This transition is a demand that legacy securities infrastructure has not encountered. In traditional securities, the authority subject is fixed at issuance and invariant to maturity. A structure in which the authority subject itself dissolves and reforms in response to a state change called mature certification means that the token layer must atomically reflect time-axis changes in the authority metadata.
Here the infrastructural implication of the Mature Blockchain System four-part test reappears. Whether the four requirements are met is the condition for legal reclassification, but the state of meeting them is determined by the infrastructure layer. The law does not merely impose an infrastructure specification one-directionally; the law also recognizes the legal classification on the basis of whether the infrastructure has reached the required state. A two-way relation is established.
Specification 4: Tokenizability-Specific Requirements
Maturity, asset class, transfer restrictions, atomic issuance and burning are requirements specific to tokenization itself. Bonds mature. Dividends are paid. Voting rights exist. Stock splits occur. Corporate actions happen. Unless these temporal, categorical, and restrictive properties of a security are reflected atomically at the token layer, the delivery method proposition tokenizes only the shadow of a security, not the security itself.
This is a region that existing securities law did not explicitly require. In paper securities or in the DTCC registry, atomicity was a self-evident assumption. At the token layer, atomicity is a property that must be proven. The delivery method proposition assigns the burden of that proof to the token infrastructure.
Specification 5: Privacy under Compliance
The confidentiality of securities transactions and the traceability required by regulators must be satisfied simultaneously. Institutional investors prefer to conceal portfolio exposure. Regulators require tracking of counterparty information to satisfy the FATF Travel Rule and KYC/AML. If the two requirements cannot be satisfied at once, one side becomes impossible in principle.

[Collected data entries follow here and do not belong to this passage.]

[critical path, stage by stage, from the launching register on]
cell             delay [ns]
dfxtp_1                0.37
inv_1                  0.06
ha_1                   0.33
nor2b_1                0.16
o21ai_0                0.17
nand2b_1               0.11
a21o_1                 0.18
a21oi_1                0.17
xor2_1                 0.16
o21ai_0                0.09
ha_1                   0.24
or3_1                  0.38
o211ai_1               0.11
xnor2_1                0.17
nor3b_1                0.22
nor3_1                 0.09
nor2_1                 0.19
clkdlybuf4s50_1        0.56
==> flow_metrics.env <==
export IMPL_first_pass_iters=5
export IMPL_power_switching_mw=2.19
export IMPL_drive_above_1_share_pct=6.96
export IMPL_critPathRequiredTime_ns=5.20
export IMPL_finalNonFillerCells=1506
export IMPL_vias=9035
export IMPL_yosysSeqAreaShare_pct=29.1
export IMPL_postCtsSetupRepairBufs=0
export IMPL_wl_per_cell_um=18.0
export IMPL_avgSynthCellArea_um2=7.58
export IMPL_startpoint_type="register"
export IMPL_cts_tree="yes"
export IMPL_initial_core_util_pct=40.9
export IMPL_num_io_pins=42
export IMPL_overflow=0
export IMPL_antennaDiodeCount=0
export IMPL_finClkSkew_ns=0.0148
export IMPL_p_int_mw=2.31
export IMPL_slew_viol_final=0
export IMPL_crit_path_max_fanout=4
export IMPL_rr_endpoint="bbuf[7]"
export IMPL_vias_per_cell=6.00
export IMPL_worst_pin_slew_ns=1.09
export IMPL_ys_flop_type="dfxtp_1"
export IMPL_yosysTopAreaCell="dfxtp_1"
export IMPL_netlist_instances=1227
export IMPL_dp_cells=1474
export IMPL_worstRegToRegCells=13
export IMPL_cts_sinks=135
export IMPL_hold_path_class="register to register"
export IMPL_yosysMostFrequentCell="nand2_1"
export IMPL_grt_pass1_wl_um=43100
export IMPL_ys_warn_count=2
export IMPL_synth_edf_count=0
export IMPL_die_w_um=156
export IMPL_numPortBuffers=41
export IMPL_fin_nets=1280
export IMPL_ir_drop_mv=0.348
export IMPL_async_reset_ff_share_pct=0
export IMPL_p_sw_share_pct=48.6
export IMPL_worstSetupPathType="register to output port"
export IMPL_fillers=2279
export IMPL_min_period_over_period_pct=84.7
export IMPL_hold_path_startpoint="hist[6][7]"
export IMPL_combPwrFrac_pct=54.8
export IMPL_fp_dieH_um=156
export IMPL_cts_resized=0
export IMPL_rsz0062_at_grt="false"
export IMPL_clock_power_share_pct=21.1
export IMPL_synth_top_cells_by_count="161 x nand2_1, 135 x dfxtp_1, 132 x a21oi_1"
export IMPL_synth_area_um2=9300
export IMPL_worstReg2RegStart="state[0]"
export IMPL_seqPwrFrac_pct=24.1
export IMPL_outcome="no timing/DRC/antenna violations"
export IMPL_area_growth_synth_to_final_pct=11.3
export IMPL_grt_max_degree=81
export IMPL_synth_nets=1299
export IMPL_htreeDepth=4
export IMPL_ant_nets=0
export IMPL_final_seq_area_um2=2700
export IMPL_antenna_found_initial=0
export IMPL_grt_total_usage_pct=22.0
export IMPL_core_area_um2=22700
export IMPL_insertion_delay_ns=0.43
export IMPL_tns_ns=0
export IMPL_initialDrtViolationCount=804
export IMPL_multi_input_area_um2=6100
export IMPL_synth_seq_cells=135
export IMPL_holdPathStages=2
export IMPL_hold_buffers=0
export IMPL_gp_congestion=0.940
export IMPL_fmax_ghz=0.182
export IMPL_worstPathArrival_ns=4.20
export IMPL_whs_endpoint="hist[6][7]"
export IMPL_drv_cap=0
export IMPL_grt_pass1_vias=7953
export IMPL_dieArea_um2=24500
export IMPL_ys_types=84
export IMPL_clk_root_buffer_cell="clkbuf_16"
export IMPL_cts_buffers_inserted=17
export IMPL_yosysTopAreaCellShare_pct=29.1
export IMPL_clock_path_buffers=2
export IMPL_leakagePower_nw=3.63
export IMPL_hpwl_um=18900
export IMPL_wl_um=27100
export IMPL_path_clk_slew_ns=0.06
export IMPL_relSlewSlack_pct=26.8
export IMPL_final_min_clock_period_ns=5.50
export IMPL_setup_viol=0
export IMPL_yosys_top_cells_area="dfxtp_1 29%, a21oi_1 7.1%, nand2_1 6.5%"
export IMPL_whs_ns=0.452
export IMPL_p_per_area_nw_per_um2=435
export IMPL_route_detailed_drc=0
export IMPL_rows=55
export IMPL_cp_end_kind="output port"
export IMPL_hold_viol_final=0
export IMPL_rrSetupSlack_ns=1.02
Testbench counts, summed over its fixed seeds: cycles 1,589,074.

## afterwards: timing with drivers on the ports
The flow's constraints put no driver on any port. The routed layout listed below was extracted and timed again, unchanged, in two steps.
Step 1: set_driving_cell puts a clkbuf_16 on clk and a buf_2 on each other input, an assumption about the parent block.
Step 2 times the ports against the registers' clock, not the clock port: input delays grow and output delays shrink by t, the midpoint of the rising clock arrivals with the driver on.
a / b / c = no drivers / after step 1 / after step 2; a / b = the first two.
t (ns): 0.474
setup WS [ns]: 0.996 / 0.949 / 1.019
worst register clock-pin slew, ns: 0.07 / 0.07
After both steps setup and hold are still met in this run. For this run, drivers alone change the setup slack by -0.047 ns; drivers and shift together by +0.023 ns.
Source: an optimization exercise on an open RTL-to-GDS flow (aim: small area, a short achievable clock period and few clock cycles). Production flows keep margins and buffers that such runs may drop.
Function was checked by simulation only, so behaviour that the tests miss may differ from the original.
Power figures rest on the tool's default switching activity, not on a simulated workload.

## red
// rs_parity_enc
module rs_parity_enc (
  input  wire        clk,
  input  wire        rst,        
  input  wire [5:0]  cfg_k,      
  input  wire [4:0]  cfg_m,      
  input  wire        in_valid,
  output wire        in_ready,
  input  wire [15:0] in_data,
  output wire        out_valid,
  input  wire        out_ready,
  output wire [15:0] out_data,
  output wire        out_last
);
clock: 7.0 ns
lec_check: 0
cap_margin: 20
core_margin: 2
core_utilization: 40
setup_slack_margin: 4.0
slew_margin: 20
run.sh (not shown) runs the stock make flow with config.mk's settings and CLKGATE_MAP_FILE= SYNTH_SCRIPT=/design/flow/synth_recipe.tcl, a recipe that flattens the netlist after the stock synthesis.
Testbench counts of red, summed over its fixed seeds: cycles 87,735.
This design comes from an exercise in tuning for small area, a short achievable clock period and few clock cycles on the open sky130 flow, not from production work. At most, simulation tests tie the RTL to the original design; equivalence was not proved. No functional check of the RTL was part of run 2. Power and IR drop assume default switching activity.

==> flow/design.v, too long to show whole: its modules and the start of the top module <==
// module mcv_sinc: 1288 lines
module mcv_sinc (
    input  wire        clk,
    input  wire        rst,
    input  wire        s_valid,
    output reg         s_ready,
    input  wire [1:0]  s_op,       
    input  wire [11:0] s_data,     
    output reg         o_valid,
    output reg  [15:0] o_filt,
    output reg         o_settled
);
  // ...
==> flow/flow/run.sh <==
#!/bin/bash
# The standard layout (standard.sh), with one change: the input and
# output ports are buffered with buf_2 rather than the cell buffer_ports
# picks by default. Everything else, synthesis included, is the standard flow.
set -euo pipefail
export BUFFER_PORTS_ARGS="-buffer_cell sky130_fd_sc_hd__buf_2"
bash standard.sh > standard.log 2>&1
==> flow/standard.sh <==
#!/bin/bash
# synth_recipe.tcl (not shown) runs the flow's synth.tcl, then flattens the netlist and writes it again
# the make line also repeats each setting of config.mk as NAME=value (left out here)
make -C /OpenROAD-flow-scripts/flow DESIGN_CONFIG=/design/flow/config.mk WORK_HOME=/design/flow/orfs CLKGATE_MAP_FILE= SYNTH_SCRIPT=/design/flow/synth_recipe.tcl "${@:-finish}"
==> flow/config.mk <==
export PLATFORM = sky130hd
export DESIGN_NAME = mcv_sinc
export DESIGN_NICKNAME = mcv_sinc
export VERILOG_FILES = /design/flow/design.v
export SDC_FILE = /design/flow/constraint.sdc
export NUM_CORES = 4
export LEC_CHECK = 0
export CAP_MARGIN = 20
export CORE_MARGIN = 2
export CORE_UTILIZATION = 60
export CTS_BUF_LIST = sky130_fd_sc_hd__clkbuf_16
export CTS_CLUSTER_DIAMETER = 80
export CTS_CLUSTER_SIZE = 25
export SLEW_MARGIN = 20
==> flow/constraint.sdc <==
create_clock -name core_clock -period 15.0 [get_ports {clk}]
set_input_delay 3.0000 -clock core_clock [delete_from_list [all_inputs] [get_ports {clk}]]
set_output_delay 3.0000 -clock core_clock [all_outputs]
set_load 0.01 [all_outputs]
What follows belongs to an exercise in optimizing a design on an open flow for a short achievable clock period and few clock cycles per item; a production flow would make more cautious choices. RTL that was checked went through simulation tests only; none was proved equivalent to the original. For run 1, only the layout was checked, not whether the RTL still works.

==> flow/design.v (outline; a module is shown in full before it is edited, if it fits) <==
// module patina_lane: 793 lines
module patina_lane (
    input  wire               clk,
    input  wire               rst,
    input  wire        [17:0] clamp_c,
    input  wire               lin_bypass,
    input  wire signed [31:0] k1,
    input  wire signed [31:0] k2,
    input  wire signed [31:0] k3,
    input  wire               patina_en,
    input  wire signed [11:0] dp,
    input  wire         [2:0] es,
    input  wire         [2:0] eq,
    input  wire        [15:0] out_offset,
    input  wire               in_valid,
    output wire               in_ready,
    input  wire        [13:0] in_code,
    input  wire        [31:0] in_entry,
    output wire               out_valid,
    input  wire               out_ready,
    output wire        [15:0] out_pix,
    output wire               out_hi,
    output wire               out_lo,
    output wire               out_defect
);
  // ...
==> flow/flow/run.sh <==
#!/bin/bash
# Layout flow: the standard ORFS flow (standard.sh) with two changes:
#  - the port buffers are plain sky130_fd_sc_hd__buf_4 cells (every input
#    and output port still gets its buffer; buffer_ports would otherwise pick
#    a clkdlybuf4s50_1 delay cell);
#  - after placement, the flip-flops that drive the output port buffers are
#    upsized to sky130_fd_sc_hd__dfxtp_4 (same cell type, stronger drive)
#    and the placement is legalized again (flow/resize_out.tcl).
# Each step's full output goes to a log file of its own here.
set -euo pipefail
export BUFFER_PORTS_ARGS="-buffer_cell sky130_fd_sc_hd__buf_4"
bash standard.sh place > flow_place.log 2>&1
RES="orfs/results/$FLOW_PLATFORM/patina_lane/base" \
LIB="$FLOW_HOME/platforms/$FLOW_PLATFORM/lib/sky130_fd_sc_hd__tt_025C_1v80.lib" \
  openroad -no_init -exit flow/resize_out.tcl > flow_resize.log 2>&1
bash standard.sh > flow_finish.log 2>&1
==> flow/flow/resize_out.tcl <==
# Upsize the flip-flops that drive the output port buffers to dfxtp_4,
# then legalize the placement. Reads and rewrites 3_place.odb in $RES.
set res $::env(RES)
read_liberty $::env(LIB)
read_db $res/3_place.odb
read_sdc $res/3_place.sdc
source $::env(FLOW_HOME)/platforms/sky130hd/setRC.tcl
set n 0
foreach port [get_ports -filter "direction == output"] {
  set buf [get_cells -of_objects [get_pins -of_objects [get_nets [get_full_name $port]] -filter "direction == output"]]
  foreach ipin [get_pins -of_objects $buf -filter "direction == input"] {
    set drvpin [get_pins -of_objects [get_nets -of_objects $ipin] -filter "direction == output"]
    set ff [get_cells -of_objects $drvpin]
    set ref [get_property $ff ref_name]
    if {[string match "sky130_fd_sc_hd__dfxtp_*" $ref]} {
      replace_cell $ff sky130_fd_sc_hd__dfxtp_4
      incr n
    }
  }
}
puts "upsized $n output flip-flops"
set_placement_padding -global -left 0 -right 0
detailed_placement
check_placement
write_db $res/3_place.odb
==> flow/standard.sh <==
#!/bin/bash
# synth_recipe.tcl (not shown) runs the flow's synth.tcl, then flattens the netlist and writes it again
# the make line also repeats each setting of config.mk as NAME=value (left out here)
make -C /OpenROAD-flow-scripts/flow DESIGN_CONFIG=/design/flow/config.mk WORK_HOME=/design/flow/orfs CLKGATE_MAP_FILE= SYNTH_SCRIPT=/design/flow/synth_recipe.tcl "${@:-finish}"
==> flow/config.mk <==
export PLATFORM = sky130hd
export DESIGN_NAME = patina_lane
export DESIGN_NICKNAME = patina_lane
export VERILOG_FILES = /design/flow/design.v
export SDC_FILE = /design/flow/constraint.sdc
export NUM_CORES = 4
export LEC_CHECK = 0
export CAP_MARGIN = 20
export CORE_MARGIN = 2
export CORE_UTILIZATION = 40
export SLEW_MARGIN = 65
==> flow/constraint.sdc <==
create_clock -name core_clock -period 20.0 [get_ports {clk}]
set_input_delay 4.0000 -clock core_clock [delete_from_list [all_inputs] [get_ports {clk}]]
set_output_delay 4.0000 -clock core_clock [all_outputs]
set_load 0.01 [all_outputs]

In legacy securities infrastructure this balance is achieved by the separated authority model between DTCC and the transfer agent. Who can see what is guaranteed by institutional separation. When institutional separation disappears at the token layer, the simultaneous satisfaction of confidentiality and traceability must rely on cryptographic mechanisms.
This dimension is not explicitly addressed by CLARITY. However, if the delivery method proposition imposes every requirement of existing securities law on the token layer, the requirement of simultaneous confidentiality and traceability is imposed alongside. It is a representative case of a specification that is not visible on the surface but is derivatively forced.
Specification 6: Finality with Reversibility
The finality of securities trades and the reversibility required in cases of error or fraud are two requirements in conflict. If settlement is final, rollback is impossible. If rollback is possible, settlement is not final. This conflict is not first encountered by DLT-based securities settlement. The way DTC combines T+1 with the fail-to-deliver mechanism, the way T2S reconciles settlement finality with recalls, and the settlement discipline regime of CSDR are all products of institutionally resolving this conflict.
At the token layer this conflict must be resolved at the protocol level. Finality is not achieved by block confirmation alone. For regulatory rollback authority to coexist with finality, finality must be split into legal finality and technical finality. The specification includes when and how the two senses align.
A Validated Derivation
At this point, the relationship between RCP and CLARITY deserves academic precision.
RCP (Regulatory Compliance Protocol) is a study completed in December 2023. It analyzed 27 regulatory documents from 15 global regulators — WB, ISDA, IOSCO, IMF, ICMA, FATF, BIS, SFC, HKMA, EU, ESMA, FCA, MAS, FINMA, FINRA — and organized 31 requirements that an asset will face in a tokenized capital market into five principles: Traceability, Privacy, Enforceability, Finality, Tokenizability. It is an advance derivation of the question what infrastructure specification must any asset satisfy to operate as a security in a tokenized environment.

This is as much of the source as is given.